Work required:
Return exactly those lines of the material below that fall between the line holding "assign i_in_i.valid = i_in_valid;" and the line holding "assign o_out_i.ready = o_out_ready;", inclusive.
__________________________________________________
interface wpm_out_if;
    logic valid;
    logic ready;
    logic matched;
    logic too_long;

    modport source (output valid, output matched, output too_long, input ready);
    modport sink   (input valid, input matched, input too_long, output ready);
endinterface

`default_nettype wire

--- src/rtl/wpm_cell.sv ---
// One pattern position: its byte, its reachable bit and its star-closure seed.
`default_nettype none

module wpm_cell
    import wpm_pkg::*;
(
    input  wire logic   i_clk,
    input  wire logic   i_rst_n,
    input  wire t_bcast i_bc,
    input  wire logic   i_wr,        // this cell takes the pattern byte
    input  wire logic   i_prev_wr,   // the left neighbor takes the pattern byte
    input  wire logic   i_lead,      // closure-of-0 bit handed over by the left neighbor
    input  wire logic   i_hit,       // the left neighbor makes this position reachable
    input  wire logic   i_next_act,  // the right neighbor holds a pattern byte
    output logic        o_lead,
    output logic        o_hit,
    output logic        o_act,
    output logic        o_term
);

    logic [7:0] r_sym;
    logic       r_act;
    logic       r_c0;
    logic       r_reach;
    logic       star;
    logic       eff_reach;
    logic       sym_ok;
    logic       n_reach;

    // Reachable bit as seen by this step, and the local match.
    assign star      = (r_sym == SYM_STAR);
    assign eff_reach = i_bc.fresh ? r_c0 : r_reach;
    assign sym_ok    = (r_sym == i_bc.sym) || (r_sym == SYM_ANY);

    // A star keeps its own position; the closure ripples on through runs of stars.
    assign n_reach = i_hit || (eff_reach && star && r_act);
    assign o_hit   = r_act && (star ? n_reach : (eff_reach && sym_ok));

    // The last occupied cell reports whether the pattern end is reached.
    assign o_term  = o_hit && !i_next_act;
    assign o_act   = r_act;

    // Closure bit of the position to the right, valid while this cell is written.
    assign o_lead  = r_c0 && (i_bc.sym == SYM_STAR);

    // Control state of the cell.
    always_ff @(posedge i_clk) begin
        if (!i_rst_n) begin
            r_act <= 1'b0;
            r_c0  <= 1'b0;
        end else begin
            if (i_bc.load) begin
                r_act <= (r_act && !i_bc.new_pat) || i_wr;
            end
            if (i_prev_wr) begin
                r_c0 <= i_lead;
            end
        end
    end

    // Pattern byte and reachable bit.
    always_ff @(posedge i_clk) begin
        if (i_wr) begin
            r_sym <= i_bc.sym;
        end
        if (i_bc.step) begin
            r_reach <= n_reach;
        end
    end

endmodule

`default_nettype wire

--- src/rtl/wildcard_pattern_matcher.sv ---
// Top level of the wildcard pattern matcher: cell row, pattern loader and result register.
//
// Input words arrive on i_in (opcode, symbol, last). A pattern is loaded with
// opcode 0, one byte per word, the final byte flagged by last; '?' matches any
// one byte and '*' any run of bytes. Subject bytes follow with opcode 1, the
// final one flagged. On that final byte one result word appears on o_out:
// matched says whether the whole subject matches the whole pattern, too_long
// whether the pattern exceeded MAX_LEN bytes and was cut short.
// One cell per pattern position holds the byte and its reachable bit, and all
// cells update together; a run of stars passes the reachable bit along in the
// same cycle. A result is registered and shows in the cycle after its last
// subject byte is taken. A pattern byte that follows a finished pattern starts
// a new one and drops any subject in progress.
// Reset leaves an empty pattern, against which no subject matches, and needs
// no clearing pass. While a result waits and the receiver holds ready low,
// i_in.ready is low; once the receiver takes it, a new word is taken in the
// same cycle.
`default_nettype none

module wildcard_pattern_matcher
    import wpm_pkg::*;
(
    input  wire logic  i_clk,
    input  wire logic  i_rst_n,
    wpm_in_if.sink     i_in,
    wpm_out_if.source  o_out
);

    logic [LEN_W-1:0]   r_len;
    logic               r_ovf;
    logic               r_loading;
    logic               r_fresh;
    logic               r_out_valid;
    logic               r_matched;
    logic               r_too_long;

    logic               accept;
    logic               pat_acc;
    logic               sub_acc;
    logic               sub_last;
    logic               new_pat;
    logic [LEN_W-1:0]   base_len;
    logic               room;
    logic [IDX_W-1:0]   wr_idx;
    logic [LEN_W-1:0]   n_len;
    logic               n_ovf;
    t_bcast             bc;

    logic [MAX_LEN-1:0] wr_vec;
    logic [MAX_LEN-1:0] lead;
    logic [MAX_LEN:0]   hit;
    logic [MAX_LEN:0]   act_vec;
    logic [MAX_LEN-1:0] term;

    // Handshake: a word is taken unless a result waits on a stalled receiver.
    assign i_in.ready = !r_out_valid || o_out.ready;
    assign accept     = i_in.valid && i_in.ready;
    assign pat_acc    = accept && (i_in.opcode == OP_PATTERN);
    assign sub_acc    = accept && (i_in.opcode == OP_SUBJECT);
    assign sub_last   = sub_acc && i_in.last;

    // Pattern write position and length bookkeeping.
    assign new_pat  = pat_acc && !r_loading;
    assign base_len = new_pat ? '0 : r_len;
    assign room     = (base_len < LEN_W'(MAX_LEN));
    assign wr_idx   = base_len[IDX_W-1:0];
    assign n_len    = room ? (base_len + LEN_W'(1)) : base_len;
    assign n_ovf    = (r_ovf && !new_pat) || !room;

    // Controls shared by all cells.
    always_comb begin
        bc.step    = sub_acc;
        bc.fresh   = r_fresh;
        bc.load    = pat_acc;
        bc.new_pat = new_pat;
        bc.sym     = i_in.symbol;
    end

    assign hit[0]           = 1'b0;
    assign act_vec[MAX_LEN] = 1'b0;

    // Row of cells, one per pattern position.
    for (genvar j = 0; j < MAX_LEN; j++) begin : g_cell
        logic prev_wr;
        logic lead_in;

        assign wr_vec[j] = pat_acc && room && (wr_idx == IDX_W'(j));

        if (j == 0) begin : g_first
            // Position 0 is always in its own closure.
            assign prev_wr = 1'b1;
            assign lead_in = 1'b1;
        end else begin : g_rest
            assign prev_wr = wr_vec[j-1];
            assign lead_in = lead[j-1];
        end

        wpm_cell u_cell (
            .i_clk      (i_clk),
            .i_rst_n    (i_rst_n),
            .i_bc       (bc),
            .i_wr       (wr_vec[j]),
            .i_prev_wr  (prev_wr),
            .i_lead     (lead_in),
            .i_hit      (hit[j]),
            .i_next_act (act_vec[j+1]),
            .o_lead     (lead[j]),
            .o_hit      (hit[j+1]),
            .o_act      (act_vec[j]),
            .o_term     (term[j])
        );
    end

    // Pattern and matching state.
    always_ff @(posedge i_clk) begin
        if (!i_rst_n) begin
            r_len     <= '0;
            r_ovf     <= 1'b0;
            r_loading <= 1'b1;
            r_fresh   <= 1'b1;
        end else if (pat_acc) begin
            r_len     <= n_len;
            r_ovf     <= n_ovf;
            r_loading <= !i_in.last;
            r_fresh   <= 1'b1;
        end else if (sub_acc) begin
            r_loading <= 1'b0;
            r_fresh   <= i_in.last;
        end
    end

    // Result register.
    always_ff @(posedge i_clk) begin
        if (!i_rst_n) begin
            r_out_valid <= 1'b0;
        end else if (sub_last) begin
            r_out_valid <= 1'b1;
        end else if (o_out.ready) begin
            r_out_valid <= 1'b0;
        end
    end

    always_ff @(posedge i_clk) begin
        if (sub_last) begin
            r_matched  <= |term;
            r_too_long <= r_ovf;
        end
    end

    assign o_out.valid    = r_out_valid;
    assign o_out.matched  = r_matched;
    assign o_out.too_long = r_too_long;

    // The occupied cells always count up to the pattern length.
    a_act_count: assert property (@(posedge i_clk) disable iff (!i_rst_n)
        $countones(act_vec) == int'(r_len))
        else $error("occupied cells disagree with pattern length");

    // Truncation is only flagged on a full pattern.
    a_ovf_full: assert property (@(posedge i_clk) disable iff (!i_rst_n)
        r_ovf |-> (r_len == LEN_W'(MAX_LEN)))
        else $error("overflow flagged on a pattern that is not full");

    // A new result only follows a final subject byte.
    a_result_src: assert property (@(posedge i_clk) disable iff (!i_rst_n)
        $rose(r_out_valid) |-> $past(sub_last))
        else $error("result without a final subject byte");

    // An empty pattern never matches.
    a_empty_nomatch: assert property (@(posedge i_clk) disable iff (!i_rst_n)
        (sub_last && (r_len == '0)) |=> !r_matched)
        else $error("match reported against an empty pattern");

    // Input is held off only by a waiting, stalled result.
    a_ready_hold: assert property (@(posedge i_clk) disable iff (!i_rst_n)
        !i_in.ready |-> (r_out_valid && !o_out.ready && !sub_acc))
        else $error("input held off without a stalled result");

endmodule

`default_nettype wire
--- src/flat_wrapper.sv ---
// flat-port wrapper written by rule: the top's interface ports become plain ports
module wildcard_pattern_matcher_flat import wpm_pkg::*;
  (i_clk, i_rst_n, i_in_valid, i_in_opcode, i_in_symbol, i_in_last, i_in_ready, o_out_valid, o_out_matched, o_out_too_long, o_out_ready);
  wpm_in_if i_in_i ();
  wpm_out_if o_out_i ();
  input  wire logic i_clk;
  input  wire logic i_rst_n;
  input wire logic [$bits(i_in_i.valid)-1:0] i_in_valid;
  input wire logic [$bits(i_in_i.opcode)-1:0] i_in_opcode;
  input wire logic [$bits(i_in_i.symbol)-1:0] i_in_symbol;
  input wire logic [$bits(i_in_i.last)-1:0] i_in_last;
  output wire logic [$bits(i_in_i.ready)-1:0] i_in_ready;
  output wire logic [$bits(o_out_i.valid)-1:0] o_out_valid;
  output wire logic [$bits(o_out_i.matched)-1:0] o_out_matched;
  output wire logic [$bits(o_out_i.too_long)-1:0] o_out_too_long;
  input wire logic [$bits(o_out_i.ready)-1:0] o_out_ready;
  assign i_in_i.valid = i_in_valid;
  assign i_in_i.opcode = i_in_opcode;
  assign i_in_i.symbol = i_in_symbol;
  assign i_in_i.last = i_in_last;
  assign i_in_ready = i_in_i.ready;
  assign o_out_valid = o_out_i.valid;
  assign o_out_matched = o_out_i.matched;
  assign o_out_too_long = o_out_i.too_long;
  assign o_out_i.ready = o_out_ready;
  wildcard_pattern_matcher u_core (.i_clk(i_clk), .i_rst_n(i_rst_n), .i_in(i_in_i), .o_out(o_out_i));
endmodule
__________________________________________________
Reply to the task:
  assign i_in_i.valid = i_in_valid;
  assign i_in_i.opcode = i_in_opcode;
  assign i_in_i.symbol = i_in_symbol;
  assign i_in_i.last = i_in_last;
  assign i_in_ready = i_in_i.ready;
  assign o_out_valid = o_out_i.valid;
  assign o_out_matched = o_out_i.matched;
  assign o_out_too_long = o_out_i.too_long;
  assign o_out_i.ready = o_out_ready;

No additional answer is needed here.